Unfolding the potential of the AgSbSe2 chalcogenide for advancements in solar cell and photodetector technologies

Abstract

The significance of employing a singular, multifunctional material in solar cells and photodetectors has increased due to its substantial impact on device performance. This study presents the design guidelines and an inclusive simulation of high-performance chalcogenide AgSbSe₂-based solar cells and photodetectors using SCAPS-1D for the first time. Through a comprehensive analysis, the potential of multifunctional optoelectronic applications is highlighted by combining an n-CdS window layer with three back surface field (BSF) materials: Al_xGa_1−xSb, FeS₂, and Cu₂SnS₃ (CTS).
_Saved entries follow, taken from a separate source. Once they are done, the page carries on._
Setup of oak:
==> flow/design.v <==
`timescale 1ns/100ps
module conv(
           input Aclk,
           input rst,
           input [7:0] Xin,
           input [7:0] Kin,
           output reg [7:0] Rout,
           output reg result_done
       );
reg [7:0] pattern [9-1:0];
reg [4:0] daddr;
wire pattern_done;
reg [7:0] kernel [4-1:0];
reg [4:0] kaddr;
wire kernel_done;
reg [7:0] result [4-1:0];
reg [4:0] out_cnt;
integer i;
assign pattern_done = (daddr-1>=9) ? 1'd1 : 1'd0;
always@(posedge Aclk)
begin
    if(rst)
    begin
        for(i=0;i<9;i=i+1)
        begin
            pattern[i] <= 7'd0;
        end
        daddr <= 5'd1;   
    end
    else
    begin
        if(pattern_done)
        begin
            pattern[daddr] <= pattern[daddr];
            daddr <= daddr;
        end
        else
        begin
            pattern[daddr-1] <= Xin;
            daddr <= daddr + 5'd1;
        end
    end
end
assign kernel_done = (kaddr-1>=4) ? 1'd1 : 1'd0;
always@(posedge Aclk)
begin
    if(rst)
    begin
        for(i=0;i<4;i=i+1)
        begin
            kernel[i] <= 7'd0;
        end
        kaddr <= 5'd1;
    end
    else
    begin
        if(kernel_done)
        begin
            kernel[kaddr] <= kernel[kaddr];
            kaddr <= kaddr;
        end
        else
        begin
            kernel[kaddr-1] <= Kin;
            kaddr <= kaddr + 5'd1;
        end
    end
end
always@(*)
begin
    if(rst)
    begin
        for(i=0;i<4;i=i+1)
        begin
            result[i] = 7'd0;
        end
    end
    else
    begin
        if(pattern_done & kernel_done)
        begin
            result[0] = pattern[0]*kernel[0] + pattern[1]*kernel[1] + pattern[3]*kernel[2] + pattern[4]*kernel[3];
            result[1] = pattern[1]*kernel[0] + pattern[2]*kernel[1] + pattern[4]*kernel[2] + pattern[5]*kernel[3];
            result[2] = pattern[3]*kernel[0] + pattern[4]*kernel[1] + pattern[6]*kernel[2] + pattern[7]*kernel[3];
            result[3] = pattern[4]*kernel[0] + pattern[5]*kernel[1] + pattern[7]*kernel[2] + pattern[8]*kernel[3];
        end
        else
        begin
            for(i=0;i<4;i=i+1)
            begin
                result[i] = 7'd0;
            end
        end
    end
end
always@(posedge Aclk)
begin
    if(rst)
    begin
        result_done <= 1'd0;
    end
    else
    begin
        if(pattern_done & kernel_done)
        begin
            result_done <= 1'd1;
        end
        else
        begin
            result_done <= result_done;
        end
    end
end
always@(posedge Aclk)
begin
    if(rst)
    begin
        Rout <= 7'd0;
        out_cnt <= 5'd1;
    end
    else
    begin
        if(pattern_done & kernel_done)
        begin
            out_cnt <= out_cnt + 5'd1;
            Rout <= result[out_cnt-1];
        end
        else
        begin
            out_cnt <= 5'd1;
            Rout <= 5'd0;
        end
    end
end
endmodule
Settings: LEC_CHECK=0, ABC_AREA=1, CAP_MARGIN=20, CORE_MARGIN=2, CORE_UTILIZATION=72, CTS_CLUSTER_DIAMETER=272, CTS_CLUSTER_SIZE=19, PLACE_DENSITY=0.77, SETUP_SLACK_MARGIN=-0.25, SLEW_MARGIN=20; clock period 8.23 ns.
run.sh (not shown) runs the stock make flow with config.mk's settings and CLKGATE_MAP_FILE=.
Modified inputs, pine compared to oak
- CORE_UTILIZATION: 72 -> 40
- ABC_AREA: 1 -> unset
- PLACE_DENSITY: 0.77 -> unset
- CTS_CLUSTER_DIAMETER: 272 -> unset
- SETUP_SLACK_MARGIN: -0.25 -> unset
- CTS_CLUSTER_SIZE: 19 -> unset
- the clock period (ns, I/O delays scaled along): 8.23 -> 7.85
pine vs oak — total track usage dropped 19 points. Reported for oak and pine, largest buffer count on any clock path turned out identical to the last digit. The run with more routed wire is oak, not pine. Higher final instance count without filler cells goes to oak over pine. Critical path depth shrinks by more than 10% when moving from oak to pine. From oak to pine the numbers moved as follows: share of synthesized area spent on multiplexers flat, area share of buffers outside the clock network went up 1.1 points.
Among all the examined structures, the n-CdS/p-AgSbSe₂/p⁺-Al_xGa_1−xSb configuration exhibits the highest open circuit voltage (V_OC) of 0.85 V and an idealized power conversion efficiency (PCE) of 34.32%, along with a fill factor (FF) of 86.64% and a short circuit current density (J_SC) of 46.35 mA cm⁻². Nevertheless, the n-CdS/p-AgSbSe₂/p⁺-FeS₂ and n-CdS/p-AgSbSe₂/p⁺-CTS structures exhibit PCEs of 30.37% and 30.30%, respectively, with the corresponding V_OC values of 0.74 V and 0.76 V, underscoring their distinct photovoltaic characteristics. Furthermore, with proper optimization, the AgSbSe₂-based photodetector demonstrates a remarkable responsivity of 0.81 A W⁻¹ and an excellent detectivity of 2.93 × 10¹⁵ Jones at a wavelength of 1100 nm. Due to the superior band alignment of n-CdS/p-AgSbSe₂/p⁺-Al_xGa_1−xSb, a higher built-in potential of approximately 2.37 V is achieved by capacitance–voltage (C–V) analysis, which effectively enhances the maximum V_OC and overall efficiency of the device.